■ What you will do
Use the entries below and reproduce exactly the lines from the one containing "<tr><td>Distinct cell type" down to the one containing "<tr><td>Ranking of synthesized", both of them included.

■ Material to process
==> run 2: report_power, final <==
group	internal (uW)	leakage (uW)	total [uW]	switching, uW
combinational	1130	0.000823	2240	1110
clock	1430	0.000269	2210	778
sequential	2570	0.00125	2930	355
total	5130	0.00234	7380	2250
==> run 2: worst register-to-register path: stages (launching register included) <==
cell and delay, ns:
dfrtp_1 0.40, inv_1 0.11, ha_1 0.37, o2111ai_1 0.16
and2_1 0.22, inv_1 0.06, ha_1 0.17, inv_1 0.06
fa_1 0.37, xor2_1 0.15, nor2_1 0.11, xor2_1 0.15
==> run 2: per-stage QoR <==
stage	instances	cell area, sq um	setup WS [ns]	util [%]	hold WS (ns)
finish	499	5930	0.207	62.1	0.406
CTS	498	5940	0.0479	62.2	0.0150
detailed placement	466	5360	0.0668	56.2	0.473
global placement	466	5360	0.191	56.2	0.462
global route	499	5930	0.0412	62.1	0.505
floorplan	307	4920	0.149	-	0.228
$ cat config.mk
export PLATFORM = sky130hd
export DESIGN_NAME = osc_clk_sequencer
export DESIGN_NICKNAME = d
export VERILOG_FILES = /design/src/rtl/osc_clk_sequencer.sv
export SDC_FILE = /design/constraint.sdc
export NUM_CORES = 1
export LEC_CHECK = 0
export CAP_MARGIN = 0
export CORE_ASPECT_RATIO = 1.25
export CORE_MARGIN = 5
export CORE_UTILIZATION = 40
export CTS_CLUSTER_DIAMETER = 150
export CTS_CLUSTER_SIZE = 28
export DETAILED_ROUTE_END_ITERATION = 12
export PLACE_DENSITY = 0.59
export SLEW_MARGIN = 5
export SYNTH_ARGS = -nofsm -noshare
export SYNTH_HDL_FRONTEND = slang
export SYNTH_SLANG_ARGS = --single-unit
$ cat constraint.sdc
create_clock -name CLK -period 2.55 [get_ports CLK]
set_input_delay 0.51 -clock CLK [delete_from_list [all_inputs] [get_ports CLK]]
set_output_delay 0.51 -clock CLK [all_outputs]
set_load 0.02 [all_outputs]
$ cat src/rtl/osc_clk_sequencer.sv
// Oscillator clock sequencer: HOLD -> STAB -> RUN with microsecond/millisecond ticks.
// Optional uptime counter built only when OSC_SEQ_UPTIME_EN is defined.
module osc_clk_sequencer #(
  parameter int STAB_CYCLES = 1024,
  parameter int US_DIV      = 160,
  parameter int MS_DIV      = 1000
) (
  input  logic        CLK,
  input  logic        RESET,
  input  logic        ENABLE,
  output logic        READY,
  output logic        RESET_N_OUT,
  output logic        TICK_US,
  output logic        TICK_MS,
  output logic [31:0] UPTIME_MS
);

  localparam logic [15:0] STAB_LAST = 16'(STAB_CYCLES - 1);
  localparam logic [11:0] US_LAST   = 12'(US_DIV - 1);
  localparam logic [11:0] US_PRE    = 12'(US_DIV - 2);
  localparam logic [11:0] MS_LAST   = 12'(MS_DIV - 1);

  typedef enum logic [1:0] {HOLD, STAB, RUN} state_e;

  state_e      state_q;
  logic [15:0] stab_q;
  logic [11:0] us_q;
  logic [11:0] ms_q;
  logic        ready_q;
  logic        rstn_q;
  logic        tick_us_q;
  logic        tick_ms_q;

  always_ff @(posedge CLK or posedge RESET) begin
    if (RESET) begin
      state_q   <= HOLD;
      stab_q    <= '0;
      us_q      <= '0;
      ms_q      <= '0;
      ready_q   <= 1'b0;
      rstn_q    <= 1'b0;
      tick_us_q <= 1'b0;
      tick_ms_q <= 1'b0;
    end else begin
      tick_us_q <= 1'b0;
      tick_ms_q <= 1'b0;
      if (!ENABLE) begin
        // Dropping ENABLE beats every other transition, including STAB->RUN
        state_q <= HOLD;
        stab_q  <= '0;
        us_q    <= '0;
        ms_q    <= '0;
        ready_q <= 1'b0;
        rstn_q  <= 1'b0;
      end else begin
        case (state_q)
          HOLD: begin
            state_q <= STAB;
            stab_q  <= '0;
          end
          STAB: begin
            if (stab_q == STAB_LAST) begin
              state_q <= RUN;
              stab_q  <= '0;
              us_q    <= '0;
              ms_q    <= '0;
              ready_q <= 1'b1;
              rstn_q  <= 1'b1;
            end else begin
              stab_q <= stab_q + 16'd1;
            end
          end
          RUN: begin
            // Ticks are registered, so decode one count early to land on US_DIV-1
            tick_us_q <= (us_q == US_PRE);
            tick_ms_q <= (us_q == US_PRE) && (ms_q == MS_LAST);
            if (us_q == US_LAST) begin
              us_q <= '0;
              ms_q <= (ms_q == MS_LAST) ? 12'd0 : ms_q + 12'd1;
            end else begin
              us_q <= us_q + 12'd1;
            end
          end
          default: state_q <= HOLD;
        endcase
      end
    end
  end

`ifdef OSC_SEQ_UPTIME_EN
  logic [31:0] uptime_q;

  always_ff @(posedge CLK or posedge RESET) begin
    if (RESET) begin
      uptime_q <= '0;
    end else if (tick_ms_q) begin
      uptime_q <= uptime_q + 32'd1;
    end
  end

  assign UPTIME_MS = uptime_q;
`else
  assign UPTIME_MS = 32'h0;
`endif

  assign READY       = ready_q;
  assign RESET_N_OUT = rstn_q;
  assign TICK_US     = tick_us_q;
  assign TICK_MS     = tick_ms_q;

endmodule
==> report_table.html <==
<table>
<tr><th>Metric</th><th>Value</th></tr>
<tr><th colspan="2">Global route</th></tr>
<tr><td>Wire length of the first global-routing pass</td><td>9030 um</td></tr>
<tr><td>Global route total overflow</td><td>0</td></tr>
<tr><td>Number of antenna violations at the first check in global routing</td><td>0</td></tr>
<tr><td>GR Layer Usage met1</td><td>15.7%</td></tr>
<tr><td>Met3 GRT Util</td><td>2.45%</td></tr>
<tr><td>Busiest layer in global routing</td><td>met2</td></tr>
<tr><td>Global Route Usage Sum</td><td>13.1%</td></tr>
<tr><td>GR met2 Demand/Resource</td><td>23.4%</td></tr>
<tr><td>Maximum number of pins on one net before global-route repair</td><td>23</td></tr>
<tr><td>Vias in the first global route</td><td>1,922</td></tr>
<tr><th colspan="2">Route</th></tr>
<tr><td>Vias per cell</td><td>5.09</td></tr>
<tr><td>Routed wire length per instance</td><td>13.1 um</td></tr>
<tr><td>Iteration-0 DRC Markers</td><td>82</td></tr>
<tr><td>Pre-Repair DR Iteration Count</td><td>4</td></tr>
<tr><td>Residual antenna-violating net count after detailed routing</td><td>0</td></tr>
<tr><td>Total DRC errors in the routed layout</td><td>0</td></tr>
<tr><td>Vias post-DR</td><td>2,041</td></tr>
<tr><td>Post-Route WL</td><td>5250 um</td></tr>
<tr><th colspan="2">Floorplanning</th></tr>
<tr><td>Die width</td><td>82.9 um</td></tr>
<tr><td>Die Footprint</td><td>8380 um^2</td></tr>
<tr><td>Area of the placeable core</td><td>6520 um^2</td></tr>
<tr><td>Die height</td><td>101 um</td></tr>
<tr><td>FP Rows</td><td>33</td></tr>
<tr><td>Number of placed I/O pins</td><td>39</td></tr>
<tr><td>Initial standard-cell utilization of the core</td><td>40.7%</td></tr>
<tr><th colspan="2">STA</th></tr>
<tr><td>Final setup viols</td><td>0</td></tr>
<tr><td>Share of the cycle needed by the critical path after routing</td><td>90.4%</td></tr>
<tr><td>Hold Violations, Final</td><td>0</td></tr>
<tr><td>Final critical delay including setup and external delays</td><td>2.30 ns</td></tr>
<tr><td>Slew of the pin with the lowest slew margin</td><td>0.551 ns</td></tr>
<tr><td>Top achievable clock speed</td><td>434 MHz</td></tr>
<tr><td>Clock Skews</td><td>0.0108 ns</td></tr>
<tr><td>Setup total negative slack</td><td>0 ns</td></tr>
<tr><td>Max-Slew Margin vs Limit</td><td>63.1%</td></tr>
<tr><td>Setup slack after layout</td><td>0.245 ns</td></tr>
<tr><td>RSZ-0062 raised after global routing</td><td>false</td></tr>
<tr><td>Number of max-slew violations in the final report</td><td>0</td></tr>
<tr><th colspan="2">Setup path</th></tr>
<tr><td>Biggest fanout along the worst timing path</td><td>17</td></tr>
<tr><td>Critical register-to-register path startpoint</td><td>stab_q[0]</td></tr>
<tr><td>CP Class</td><td>reg2reg</td></tr>
<tr><td>R2R Path End</td><td>ms_q[1]</td></tr>
<tr><td>Worst Path Arrival</td><td>2.53 ns</td></tr>
<tr><td>CP Data Required Time</td><td>2.77 ns</td></tr>
<tr><td>Type of element capturing the critical path</td><td>flip-flop</td></tr>
<tr><td>Register-to-register path setup slack</td><td>0.25 ns</td></tr>
<tr><td>Reg2Reg Depth</td><td>7</td></tr>
<tr><td>Worst setup SP type</td><td>flip-flop</td></tr>
<tr><th colspan="2">Synthesis</th></tr>
<tr><td>Post-synthesis register bit count</td><td>45</td></tr>
<tr><td>Cell type contributing the most total cell area after synthesis</td><td>sky130_fd_sc_hd__dfrtp_1</td></tr>
<tr><td>Synthesized cell area</td><td>2660 um^2</td></tr>
<tr><td>Post-Syn Instances</td><td>294</td></tr>
<tr><td>Synthesized area per cell</td><td>9.03 um^2</td></tr>
<tr><td>Top cell type's share of synthesized area</td><td>42.4%</td></tr>
<tr><td>Distinct cell type count of the synthesized netlist</td><td>46</td></tr>
<tr><td>Ranking of synthesized cells by area</td><td>sky130_fd_sc_hd__dfrtp_1 42%, sky130_fd_sc_hd__buf_4 9.3%, sky130_fd_sc_hd__nand2_1 4.1%</td></tr>
<tr><td>Commonest cells in the synthesized netlist</td><td>45 x sky130_fd_sc_hd__dfrtp_1, 33 x sky130_fd_sc_hd__buf_4, 29 x sky130_fd_sc_hd__nand2_1</td></tr>
<tr><td>EDFF count, synth</td><td>0</td></tr>
<tr><td>Most common cell in the synthesized netlist</td><td>sky130_fd_sc_hd__dfrtp_1</td></tr>
<tr><td>Synth Warn #</td><td>0</td></tr>
<tr><td>Predominant post-synthesis flop cell</td><td>sky130_fd_sc_hd__dfrtp_1</td></tr>
<tr><td>Post-synthesis sequential area ratio</td><td>42.4%</td></tr>
<tr><td>Async set-or-reset flop fraction in the synthesized netlist</td><td>100%</td></tr>
<tr><th colspan="2">Clock tree</th></tr>
<tr><td>CTS tree</td><td>yes</td></tr>
<tr><td>Maximum number of buffers from clock root to sink</td><td>2</td></tr>
<tr><td>Number of buffers inserted to repair setup after CTS</td><td>0</td></tr>
<tr><td>Clock sink count</td><td>45</td></tr>
<tr><td>Clock latency on the worst-skew pair</td><td>0.30 ns</td></tr>
<tr><td># hold bufs at CTS</td><td>0</td></tr>
<tr><td>Clock slew at the register clock pins of the worst setup and hold paths</td><td>0.09 ns</td></tr>
<tr><td>Max H-tree Level</td><td>2</td></tr>
<tr><td>Post-CTS sizing</td><td>0</td></tr>
<tr><td>Total clock buffers created by CTS</td><td>5</td></tr>
<tr><td>Clock tree root buffer cell</td><td>sky130_fd_sc_hd__clkbuf_8</td></tr>
<tr><th colspan="2">Placed design</th></tr>
<tr><td>Total placed cells including tap cells</td><td>393</td></tr>
<tr><td>Detailed-placement wirelength estimate</td><td>3900 um</td></tr>
<tr><td>Final Wtd Congestion</td><td>0.792</td></tr>
<tr><td>Setup slack after placement</td><td>0.206 ns</td></tr>
<tr><td>IO Port Bufs</td><td>6</td></tr>
<tr><th colspan="2">Power</th></tr>
<tr><td>Leak pwr</td><td>1.23 nW</td></tr>
<tr><td>Worst vdd ir</td><td>0.254 mV</td></tr>
<tr><td>Power Density</td><td>479 nW/um^2</td></tr>
<tr><th colspan="2">Cells and area</th></tr>
<tr><td>Final Instance Count excl. Fillers</td><td>401</td></tr>
<tr><td>Number of fill cells</td><td>664</td></tr>
<tr><td>P&amp;R area growth vs syn</td><td>9.28%</td></tr>
<tr><td>Proportion of layout cells with a drive suffix above 1</td><td>10.2%</td></tr>
<tr><td>Antenna diode count</td><td>0</td></tr>
<tr><td>Net total in the final layout</td><td>320</td></tr>
<tr><th colspan="2">Worst hold path</th></tr>
<tr><td>Hold Crit Depth</td><td>1</td></tr>
<tr><td>End point of the most critical hold path</td><td>ms_q[6]</td></tr>
<tr><td>Hold Startpoint</td><td>ms_q[6]</td></tr>
<tr><td>Class of the most critical hold timing path</td><td>reg2reg</td></tr>
<tr><th colspan="2">Run</th></tr>
<tr><td>Max capacitance violation total</td><td>0</td></tr>
<tr><th colspan="2">Status</th></tr>
<tr><td>Result of the run</td><td>complete, no violations</td></tr>
</table>
[sequential cells by signal (all words and copies together) (netlist names)]
signal / flops
state_q: 2
TICK_MS: 1
TICK_US: 1
ms_q: 12
stab_q: 16
us_q: 12
RESET_N_OUT: 1
[cells in the final DEF, fill, tap and decap left out, drive strengths merged, types with 2 or more instances in the layout]
cell type	count
nor2b	2
nor3	9
buf	17
and2	2
nor4	4
o211ai	4
a21oi	16
and4	2
or4	2
nor2	28
o21a	3
or4b	2
xor2	11
nand2	29
a31oi	9
conb	32
and3	4
dfrtp	45
inv	7
or3	5
nand3	14
nand4	8
clkdlybuf4s50	6
a211oi	2
a22o	2
xnor2	7
nor3b	2
o21ai	15
ha	4
a21o	2
clkbuf	6
[how the worst max path moves through the flow]
stage / start / end / slack [ns] / cells after the start
floorplan: stab_q[0] / us_q[5] / 0.42 / 6
global placement: ENABLE / stab_q[12] / 0.23 / 6
detailed placement: ENABLE / stab_q[14] / 0.21 / 6
CTS: stab_q[0] / ms_q[1] / 0.21 / 7
global route: stab_q[0] / ms_q[1] / 0.02 / 7
finish: stab_q[0] / ms_q[1] / 0.25 / 7
[worst max-delay path, stage by stage (launching register included)]
cell and delay, ns:
sky130_fd_sc_hd__dfrtp_1 0.41, sky130_fd_sc_hd__ha_1 0.20, sky130_fd_sc_hd__or4b_4 0.48, sky130_fd_sc_hd__nor4_4 0.37
sky130_fd_sc_hd__nor2_1 0.10, sky130_fd_sc_hd__a31oi_1 0.19, sky130_fd_sc_hd__buf_4 0.27, sky130_fd_sc_hd__mux2i_1 0.20
[report_power, final]
part	total [mW]	switching, mW	internal [mW]
logic	0.103	0.0830	0.0199
clock network	0.568	0.249	0.319
registers	0.718	0.00289	0.715
[stage by stage]
step	hold WS, ns	utilization [%]	power [mW]	area [um^2]
final	0.489	44.5	1.39	2900
after global placement	0.477	42.6	0.835	2780
after CTS	0.490	44.5	1.41	2900
after detailed placement	0.478	42.6	0.835	2780
after global routing	0.533	44.5	1.45	2900
after floorplan	0.449	-	0.846	2770
[cells by family after synthesis]
| family | after synthesis | share of synthesized area [%] |
|---|---|---|
| xor gates and xnor gates | 18 | 5.94 |
| muxes | 1 | 0.377 |
| buffers and inverters | 49 | 11.8 |
| DFF | 45 | 42.4 |
| other | 1 | 0.141 |
| AOI/OAI and AO/OA | 59 | 14.5 |
| adders and majority gates | 4 | 1.89 |
| and+or+nand+nor | 117 | 22.9 |
[layout make-up]
cell class | instances | area [um^2] | area share [%]
Clock buffer | 6 | 82.6 | 2.85
Sequential cell | 45 | 1130 | 38.8
Multi-Input combinational cell | 231 | 1330 | 45.9
Tap cell | 87 | 109 | 3.75
Timing Repair Buffer | 23 | 188 | 6.47
Inverter | 7 | 26.3 | 0.906
Clock inverter | 2 | 37.5 | 1.29
[per-layer routing]
layer	share of wire (%)	vias to the layer above
li1	-	1019
met1	44	987
met2	52	31
met3	3.1	4
met4	0.91	0
met5	0	-
No activity file was read; power rests on OpenSTA's default activity.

■ The answer
<tr><td>Distinct cell type count of the synthesized netlist</td><td>46</td></tr>
<tr><td>Ranking of synthesized cells by area</td><td>sky130_fd_sc_hd__dfrtp_1 42%, sky130_fd_sc_hd__buf_4 9.3%, sky130_fd_sc_hd__nand2_1 4.1%</td></tr>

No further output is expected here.